- Official poster
- Directed by: Om Sai Prakash
- Written by: Gotoori (dialogues)
- Screenplay by: Om Sai Prakash
- Story by: Srigala Amruthavani Adichunchanagiri Mata
- Produced by: B V Narasimhayya
- Starring: Ambareesh; Sriimurali; Ramkumar; Shivakumar; Harish Raj;
- Cinematography: Sundarnath Suvarna
- Edited by: M S Raj
- Music by: Gurukiran
- Release date: 6 July 2012;
- Country: India
- Language: Kannada

= Sri Kshetra Adichunchanagiri =

Sri Kshetra Adichunchanagiri is a 2012 Indian Kannada-language devotional film directed by Om Sai Prakash starring Ambareesh, Sriimurali, Ramkumar, Shivakumar and Harish Raj.

== Production ==
Director Om Sai Prakash decided to make a devotional and mythological film and consulted Balagangadharanatha Swamiji before working on the film. Murali, whose career was at a low at the time, decided to accept the role of Balagangadharanatha Swamiji as Om Sai Prakash delivered several successful films. To prepare for the role of Balagangadharanatha Swamiji, Murali shaved his head. For months, he ate only vegetarian food, did not drink alcohol and called people as "my child". Forty political leaders play roles in the film. 	Sundarnath Suvarna of Sri Manjunatha (2001) fame was brought in as the cinematographer after Om Sai Prakash was impressed by his work. A procession for Balagangadharanatha Swamiji from Freedom Park to Palace Grounds was recorded and used for the film.

== Soundtrack ==
The music was composed by Gurukiran. An audio release function was held on 29 January 2012 coinciding with the birthday of Sri Adhichunchanagiri Maha Samsthana Mutt.

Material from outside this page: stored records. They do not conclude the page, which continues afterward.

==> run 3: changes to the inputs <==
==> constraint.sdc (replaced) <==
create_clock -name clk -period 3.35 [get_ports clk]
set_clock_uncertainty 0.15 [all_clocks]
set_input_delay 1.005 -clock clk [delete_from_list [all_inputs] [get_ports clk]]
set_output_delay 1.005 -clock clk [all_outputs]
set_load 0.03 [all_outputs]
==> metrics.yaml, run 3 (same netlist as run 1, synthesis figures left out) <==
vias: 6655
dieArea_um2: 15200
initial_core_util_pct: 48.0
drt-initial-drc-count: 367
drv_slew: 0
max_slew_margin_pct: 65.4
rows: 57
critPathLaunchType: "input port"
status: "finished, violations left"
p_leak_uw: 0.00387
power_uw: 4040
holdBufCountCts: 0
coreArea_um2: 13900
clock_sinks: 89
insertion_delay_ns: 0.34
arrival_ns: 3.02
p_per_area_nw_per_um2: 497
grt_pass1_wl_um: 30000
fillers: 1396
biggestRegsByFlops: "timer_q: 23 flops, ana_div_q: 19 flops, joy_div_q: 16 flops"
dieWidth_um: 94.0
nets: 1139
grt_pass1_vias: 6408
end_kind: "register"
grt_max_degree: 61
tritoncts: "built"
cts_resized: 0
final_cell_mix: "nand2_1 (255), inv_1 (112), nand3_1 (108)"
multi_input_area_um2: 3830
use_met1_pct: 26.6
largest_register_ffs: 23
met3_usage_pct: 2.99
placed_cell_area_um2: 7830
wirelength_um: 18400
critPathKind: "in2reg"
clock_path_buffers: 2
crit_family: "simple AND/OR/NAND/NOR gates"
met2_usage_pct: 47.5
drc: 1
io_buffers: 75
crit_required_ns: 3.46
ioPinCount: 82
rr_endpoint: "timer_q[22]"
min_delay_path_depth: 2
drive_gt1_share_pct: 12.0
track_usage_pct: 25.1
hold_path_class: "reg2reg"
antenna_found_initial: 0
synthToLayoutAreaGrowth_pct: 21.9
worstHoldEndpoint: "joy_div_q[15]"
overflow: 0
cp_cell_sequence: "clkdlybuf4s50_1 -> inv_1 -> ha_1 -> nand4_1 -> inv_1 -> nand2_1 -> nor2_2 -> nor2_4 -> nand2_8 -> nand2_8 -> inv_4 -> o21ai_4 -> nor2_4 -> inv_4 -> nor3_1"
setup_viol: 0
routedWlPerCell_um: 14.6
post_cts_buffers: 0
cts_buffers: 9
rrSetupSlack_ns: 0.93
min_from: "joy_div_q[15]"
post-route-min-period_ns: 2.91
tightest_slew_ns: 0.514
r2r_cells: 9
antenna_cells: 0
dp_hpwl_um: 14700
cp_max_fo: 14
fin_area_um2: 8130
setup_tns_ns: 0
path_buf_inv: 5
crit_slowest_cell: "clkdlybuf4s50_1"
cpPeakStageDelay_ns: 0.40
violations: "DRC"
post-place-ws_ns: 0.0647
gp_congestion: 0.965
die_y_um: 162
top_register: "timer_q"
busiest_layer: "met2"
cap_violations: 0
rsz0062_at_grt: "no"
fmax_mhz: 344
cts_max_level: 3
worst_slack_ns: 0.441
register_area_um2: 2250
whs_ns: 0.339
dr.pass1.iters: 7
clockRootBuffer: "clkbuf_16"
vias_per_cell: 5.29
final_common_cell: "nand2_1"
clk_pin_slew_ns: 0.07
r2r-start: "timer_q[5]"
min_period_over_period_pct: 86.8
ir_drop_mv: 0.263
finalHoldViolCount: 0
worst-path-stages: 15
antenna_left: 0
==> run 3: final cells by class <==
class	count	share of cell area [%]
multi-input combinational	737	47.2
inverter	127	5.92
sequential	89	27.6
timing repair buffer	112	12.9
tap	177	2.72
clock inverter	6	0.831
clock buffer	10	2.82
### src/rtl/regfile_writeback_pkg.sv
`default_nettype none
// ============================================================================
// Module : regfile_writeback_pkg
// Brief  : Shared constants, types and helpers for the regfile write-back path.
// Rev    : 1.0  initial release
// ============================================================================
package regfile_writeback_pkg;

    localparam int REG_W    = 5;
    localparam int XLEN     = 32;
    localparam int NUM_REGS = 32;

    localparam logic [REG_W-1:0] REG_ZERO = 5'b00000;

    // Which producer won the single push slot this cycle
    typedef enum logic [1:0] {
        SRC_NONE = 2'd0,
        SRC_ALU  = 2'd1,
        SRC_MEM  = 2'd2
    } wb_src_e;

    function automatic logic [NUM_REGS-1:0] reg_onehot(input logic [REG_W-1:0] addr);
        return NUM_REGS'(1) << addr;
    endfunction

endpackage
`default_nettype wire

### src/rtl/regfile_writeback_if.sv
`default_nettype none
// ============================================================================
// Module : regfile_writeback_if
// Brief  : ALU and load-unit result channels (valid/ready) into the write-back.
// Rev    : 1.0  initial release
// ============================================================================
interface regfile_writeback_if
    import regfile_writeback_pkg::*;
#(
    parameter int ADDR_W = REG_W,
    parameter int DATA_W = XLEN
) ();

    logic              alu_valid;
    logic              alu_ready;
    logic [ADDR_W-1:0] alu_addr;
    logic [DATA_W-1:0] alu_data;

    logic              mem_valid;
    logic              mem_ready;
    logic [ADDR_W-1:0] mem_addr;
    logic [DATA_W-1:0] mem_data;

    modport master (
        output alu_valid, alu_addr, alu_data,
        output mem_valid, mem_addr, mem_data,
        input  alu_ready, mem_ready
    );

    modport slave (
        input  alu_valid, alu_addr, alu_data,
        input  mem_valid, mem_addr, mem_data,
        output alu_ready, mem_ready
    );

endinterface
`default_nettype wire

### src/rtl/regfile_writeback_wb_fifo.sv
`default_nettype none
// ============================================================================
// Module : wb_fifo
// Brief  : Small result FIFO; exposes every entry in age order for forwarding.
// Rev    : 1.0  initial release
// ============================================================================
module wb_fifo
    import regfile_writeback_pkg::*;
#(
    parameter int DEPTH  = 4,
    parameter int ADDR_W = REG_W,
    parameter int DATA_W = XLEN,
    localparam int c_PTR_W = $clog2(DEPTH),
    localparam int c_CNT_W = c_PTR_W + 1
) (
    input  logic                          clk,
    input  logic                          rst,
    input  logic                          push,
    input  logic [ADDR_W-1:0]             push_addr,
    input  logic [DATA_W-1:0]             push_data,
    input  logic                          pop,
    output logic                          full,
    output logic                          empty,
    output logic [c_CNT_W-1:0]            count,
    output logic [DEPTH-1:0][ADDR_W-1:0]  age_addr,
    output logic [DEPTH-1:0][DATA_W-1:0]  age_data,
    output logic [DEPTH-1:0]              age_valid
);

    logic [ADDR_W-1:0]  r_mem_addr [DEPTH];
    logic [DATA_W-1:0]  r_mem_data [DEPTH];
    logic [c_PTR_W-1:0] r_wr_ptr;
    logic [c_PTR_W-1:0] r_rd_ptr;
    logic [c_CNT_W-1:0] r_count;

    logic w_do_push;
    logic w_do_pop;

    assign full      = (r_count == c_CNT_W'(DEPTH));
    assign empty     = (r_count == '0);
    assign count     = r_count;
    assign w_do_pop  = pop && !empty;
    // A pop in the same cycle frees the slot, so a full FIFO may still take a push
    assign w_do_push = push && (!full || w_do_pop);

    always_ff @(posedge clk or posedge rst) begin
        if (rst) begin
            r_wr_ptr <= '0;
            r_rd_ptr <= '0;
            r_count  <= '0;
        end else begin
            if (w_do_push) r_wr_ptr <= r_wr_ptr + c_PTR_W'(1);
            if (w_do_pop)  r_rd_ptr <= r_rd_ptr + c_PTR_W'(1);
            case ({w_do_push, w_do_pop})
                2'b10:   r_count <= r_count + c_CNT_W'(1);
                2'b01:   r_count <= r_count - c_CNT_W'(1);
                default: r_count <= r_count;
            endcase
        end
    end

    always_ff @(posedge clk) begin
        if (w_do_push) begin
            r_mem_addr[r_wr_ptr] <= push_addr;
            r_mem_data[r_wr_ptr] <= push_data;
        end
    end

    // Slot 0 is the head (oldest); higher slots are progressively younger
    for (genvar gi = 0; gi < DEPTH; gi++) begin : g_age
        logic [c_PTR_W-1:0] w_idx;
        assign w_idx         = r_rd_ptr + c_PTR_W'(gi);
        assign age_addr[gi]  = r_mem_addr[w_idx];
        assign age_data[gi]  = r_mem_data[w_idx];
        assign age_valid[gi] = (c_CNT_W'(gi) < r_count);
    end

endmodule
`default_nettype wire

### src/rtl/regfile_writeback.sv
`default_nettype none
// ============================================================================
// Module : regfile_writeback
// Brief  : Regfile write-side front end: arbitration, FIFO drain, pending
//          scoreboard and forwarding lookup.
// Rev    : 1.0  initial release
// ============================================================================
module regfile_writeback
    import regfile_writeback_pkg::*;
#(
    parameter int DEPTH  = 4,
    parameter int ADDR_W = REG_W,
    parameter int DATA_W = XLEN,
    localparam int c_CNT_W = $clog2(DEPTH) + 1
) (
    input  logic                 clk,
    input  logic                 rst,
    regfile_writeback_if.slave   wb,
    input  logic                 issue_valid,
    input  logic [ADDR_W-1:0]    issue_addr,
    input  logic [ADDR_W-1:0]    fwd_addr,
    output logic                 fwd_hit,
    output logic [DATA_W-1:0]    fwd_data,
    output logic                 write_reg,
    output logic [ADDR_W-1:0]    dstreg_addr,
    output logic [DATA_W-1:0]    dstreg_data,
    output logic [NUM_REGS-1:0]  pending,
    output logic [c_CNT_W-1:0]   fifo_count
);

    logic                         w_full;
    logic                         w_empty;
    logic [DEPTH-1:0][ADDR_W-1:0] w_age_addr;
    logic [DEPTH-1:0][DATA_W-1:0] w_age_data;
    logic [DEPTH-1:0]             w_age_valid;

    wb_src_e           w_src;
    logic              w_push;
    logic [ADDR_W-1:0] w_push_addr;
    logic [DATA_W-1:0] w_push_data;

    logic [NUM_REGS-1:0] r_pending;
    logic [NUM_REGS-1:0] w_set;
    logic [NUM_REGS-1:0] w_clr;

    // Readiness looks only at the pre-pop occupancy; the load unit has priority
    assign wb.mem_ready = !w_full;
    assign wb.alu_ready = !w_full && !wb.mem_valid;

    always_comb begin
        w_src       = SRC_NONE;
        w_push_addr = '0;
        w_push_data = '0;
        if (wb.mem_valid && wb.mem_ready) begin
            w_src       = SRC_MEM;
            w_push_addr = wb.mem_addr;
            w_push_data = wb.mem_data;
        end else if (wb.alu_valid && wb.alu_ready) begin
            w_src       = SRC_ALU;
            w_push_addr = wb.alu_addr;
            w_push_data = wb.alu_data;
        end
    end

    // Writes to r0 complete the handshake but are dropped here
    assign w_push = (w_src != SRC_NONE) && (w_push_addr != REG_ZERO);

    wb_fifo #(
        .DEPTH  (DEPTH),
        .ADDR_W (ADDR_W),
        .DATA_W (DATA_W)
    ) u_fifo (
        .clk       (clk),
        .rst       (rst),
        .push      (w_push),
        .push_addr (w_push_addr),
        .push_data (w_push_data),
        .pop       (write_reg),
        .full      (w_full),
        .empty     (w_empty),
        .count     (fifo_count),
        .age_addr  (w_age_addr),
        .age_data  (w_age_data),
        .age_valid (w_age_valid)
    );

    assign write_reg   = !w_empty;
    assign dstreg_addr = w_empty ? '0 : w_age_addr[0];
    assign dstreg_data = w_empty ? '0 : w_age_data[0];

    always_comb begin
        w_set = '0;
        w_clr = '0;
        if (issue_valid && (issue_addr != REG_ZERO)) w_set = reg_onehot(issue_addr);
        if (write_reg)                               w_clr = reg_onehot(dstreg_addr);
    end

    // Set is applied after clear so a same-cycle issue to the draining register wins
    always_ff @(posedge clk or posedge rst) begin
        if (rst) begin
            r_pending <= '0;
        end else begin
            r_pending <= ((r_pending & ~w_clr) | w_set) & ~NUM_REGS'(1);
        end
    end

    assign pending = r_pending;

    always_comb begin
        fwd_hit  = 1'b0;
        fwd_data = '0;
        if (fwd_addr != REG_ZERO) begin
            for (int i = 0; i < DEPTH; i++) begin
                if (w_age_valid[i] && (w_age_addr[i] == fwd_addr)) begin
                    fwd_hit  = 1'b1;
                    fwd_data = w_age_data[i];
                end
            end
        end
    end

endmodule
`default_nettype wire
### src/flat_wrapper.sv
// flat-port wrapper written by rule: the top's interface ports become plain ports
module regfile_writeback_flat import regfile_writeback_pkg::*;
#(
    parameter int DEPTH  = 4,
    parameter int ADDR_W = REG_W,
    parameter int DATA_W = XLEN,
    localparam int c_CNT_W = $clog2(DEPTH) + 1
)
  (clk, rst, issue_valid, issue_addr, fwd_addr, fwd_hit, fwd_data, write_reg, dstreg_addr, dstreg_data, pending, fifo_count, wb_alu_valid, wb_alu_addr, wb_alu_data, wb_mem_valid, wb_mem_addr, wb_mem_data, wb_alu_ready, wb_mem_ready);
  regfile_writeback_if #(.ADDR_W(ADDR_W), .DATA_W(DATA_W)) wb_i ();
  input  logic clk;
  input  logic rst;
  input  logic issue_valid;
  input  logic [ADDR_W-1:0] issue_addr;
  input  logic [ADDR_W-1:0] fwd_addr;
  output logic fwd_hit;
  output logic [DATA_W-1:0] fwd_data;
  output logic write_reg;
  output logic [ADDR_W-1:0] dstreg_addr;
  output logic [DATA_W-1:0] dstreg_data;
  output logic [NUM_REGS-1:0] pending;
  output logic [c_CNT_W-1:0] fifo_count;
  input wire logic [$bits(wb_i.alu_valid)-1:0] wb_alu_valid;
  input wire logic [$bits(wb_i.alu_addr)-1:0] wb_alu_addr;
  input wire logic [$bits(wb_i.alu_data)-1:0] wb_alu_data;
  input wire logic [$bits(wb_i.mem_valid)-1:0] wb_mem_valid;
  input wire logic [$bits(wb_i.mem_addr)-1:0] wb_mem_addr;
  input wire logic [$bits(wb_i.mem_data)-1:0] wb_mem_data;
  output wire logic [$bits(wb_i.alu_ready)-1:0] wb_alu_ready;
  output wire logic [$bits(wb_i.mem_ready)-1:0] wb_mem_ready;
  assign wb_i.alu_valid = wb_alu_valid;
  assign wb_i.alu_addr = wb_alu_addr;
  assign wb_i.alu_data = wb_alu_data;
  assign wb_i.mem_valid = wb_mem_valid;
  assign wb_i.mem_addr = wb_mem_addr;
  assign wb_i.mem_data = wb_mem_data;
  assign wb_alu_ready = wb_i.alu_ready;
  assign wb_mem_ready = wb_i.mem_ready;
  regfile_writeback #(.DEPTH(DEPTH), .ADDR_W(ADDR_W), .DATA_W(DATA_W)) u_core (.clk(clk), .rst(rst), .wb(wb_i), .issue_valid(issue_valid), .issue_addr(issue_addr), .fwd_addr(fwd_addr), .fwd_hit(fwd_hit), .fwd_data(fwd_data), .write_reg(write_reg), .dstreg_addr(dstreg_addr), .dstreg_data(dstreg_data), .pending(pending), .fifo_count(fifo_count));
endmodule
<file path="config.mk">
export PLATFORM = sky130hd
export DESIGN_NAME = timer_irq_ctrl
export DESIGN_NICKNAME = d
export VERILOG_FILES = /design/src/rtl/timer_irq_ctrl.sv
export SDC_FILE = /design/constraint.sdc
export NUM_CORES = 1
export LEC_CHECK = 0
export BUFFER_PORTS_ARGS = -buffer_cell sky130_fd_sc_hd__buf_2
export CORE_MARGIN = 1
export CORE_UTILIZATION = 55
export DETAILED_ROUTE_END_ITERATION = 8
export GPL_TIMING_DRIVEN = 0
export HOLD_SLACK_MARGIN = 0.15
export PLACE_DENSITY_LB_ADDON = 0.1
export SYNTH_ARGS = -nofsm -noshare
export SYNTH_HDL_FRONTEND = slang
export SYNTH_SLANG_ARGS = --single-unit
export TNS_END_PERCENT = 50
</file>
<file path="constraint.sdc">
create_clock -name clk -period 3.5 [get_ports clk]
set_input_delay 0.875 -clock clk [delete_from_list [all_inputs] [get_ports clk]]
set_output_delay 0.875 -clock clk [all_outputs]
set_load 0.02 [all_outputs]
</file>
<file path="src/rtl/enigma_step_ctrl.sv">
// enigma_step_ctrl
// Stepping controller and input stage for the cipher datapath.
// Takes one 8-bit symbol per valid/ready handshake and steps three 2-bit
// rotors odometer-style. The symbol is then registered together with the
// post-step rotor selects, so the downstream barrel/rebarrel mux stages see
// a stable symbol and select set for each character. A start key can be
// loaded synchronously, and accepted characters are counted.

module enigma_step_ctrl #(
    parameter logic [1:0]  NOTCH0 = 2'd3,
    parameter logic [1:0]  NOTCH1 = 2'd3,
    parameter int unsigned CNT_W  = 16
) (
    input  logic             clk,
    input  logic             rst_n,
    input  logic             load,
    input  logic [5:0]       load_pos,
    input  logic             in_valid,
    output logic             in_ready,
    input  logic [0:7]       in_data,
    output logic             out_valid,
    input  logic             out_ready,
    output logic [0:7]       out_data,
    output logic [5:0]       out_sel,
    output logic [CNT_W-1:0] char_count,
    output logic [5:0]       pos
);

    // Rotor state is packed {r2, r1, r0}, which is also the out_sel layout.
    logic [5:0]       pos_r;
    logic [5:0]       pos_next_s;
    logic             out_valid_r;
    logic [0:7]       out_data_r;
    logic [5:0]       out_sel_r;
    logic [CNT_W-1:0] char_count_r;
    logic             in_ready_s;
    logic             accept_s;
    logic             drain_s;

    // One odometer step. r1 moves only on a carry out of r0, and r2 moves
    // only on a carry out of r1, so no rotor can step twice.
    function automatic logic [5:0] step_pos(input logic [5:0] cur);
        logic       c1;
        logic       c2;
        logic [1:0] n0;
        logic [1:0] n1;
        logic [1:0] n2;
        c1 = (cur[1:0] == NOTCH0);
        c2 = c1 && (cur[3:2] == NOTCH1);
        n0 = cur[1:0] + 2'd1;
        n1 = c1 ? (cur[3:2] + 2'd1) : cur[3:2];
        n2 = c2 ? (cur[5:4] + 2'd1) : cur[5:4];
        return {n2, n1, n0};
    endfunction

    // Handshake decode. Load blocks intake, and a stalled output register
    // blocks intake too, so the rotors never step under backpressure.
    always_comb begin
        in_ready_s = 1'b0;
        accept_s   = 1'b0;
        drain_s    = 1'b0;
        pos_next_s = step_pos(pos_r);
        if (!load && (!out_valid_r || out_ready)) begin
            in_ready_s = 1'b1;
        end else begin
            in_ready_s = 1'b0;
        end
        accept_s = in_valid && in_ready_s;
        drain_s  = out_valid_r && out_ready;
    end

    // Rotor positions: a key load wins; otherwise step only on accept.
    always_ff @(posedge clk or negedge rst_n) begin
        if (!rst_n) begin
            pos_r <= 6'd0;
        end else if (load) begin
            pos_r <= load_pos;
        end else if (accept_s) begin
            pos_r <= pos_next_s;
        end else begin
            pos_r <= pos_r;
        end
    end

    // One-entry output register. Data and select hold their values after a drain.
    always_ff @(posedge clk or negedge rst_n) begin
        if (!rst_n) begin
            out_valid_r <= 1'b0;
            out_data_r  <= 8'd0;
            out_sel_r   <= 6'd0;
        end else if (accept_s) begin
            out_valid_r <= 1'b1;
            out_data_r  <= in_data;
            out_sel_r   <= pos_next_s;
        end else if (drain_s) begin
            out_valid_r <= 1'b0;
        end else begin
            out_valid_r <= out_valid_r;
        end
    end

    // Character counter. A key load clears it, and it wraps naturally at 2^CNT_W.
    always_ff @(posedge clk or negedge rst_n) begin
        if (!rst_n) begin
            char_count_r <= {CNT_W{1'b0}};
        end else if (load) begin
            char_count_r <= {CNT_W{1'b0}};
        end else if (accept_s) begin
            char_count_r <= char_count_r + {{(CNT_W-1){1'b0}}, 1'b1};
        end else begin
            char_count_r <= char_count_r;
        end
    end

    assign in_ready   = in_ready_s;
    assign out_valid  = out_valid_r;
    assign out_data   = out_data_r;
    assign out_sel    = out_sel_r;
    assign char_count = char_count_r;
    assign pos        = pos_r;

endmodule

</file>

All lyrics were composed by Doddarangegowda except where noted.

Track listing
| No. | Title | Lyrics | Singer(s) | Length |
|---|---|---|---|---|
| 1. | "Anna Akshara Arogya" | Goturi | Chetan Sosca | 3:55 |
| 2. | "Banu Bhuvi Meerida" |  | S. P. Balasubrahmanyam | 4:45 |
| 3. | "Chinmaya Roopada" |  | Gurukiran, Anuradha Bhat | 2:22 |
| 4. | "Chunchanagiri Siri" |  | Gurukiran | 4:08 |
| 5. | "Nimagaagiye" |  | S. P. Balasubrahmanyam | 3:43 |
| 6. | "Shatha Shathamanada" |  | Gurukiran, Anuradha Bhat | 4:08 |
| 7. | "Shloka" |  | Gurukiran | 1:07 |
| Total length: |  |  |  | 24:09 |

== Release and reception ==
The film was released on 6 July 2012, and it was screened in theatres until August of the same year.

A critic from Prajavani criticised the film's narration while praising the performance of the actors.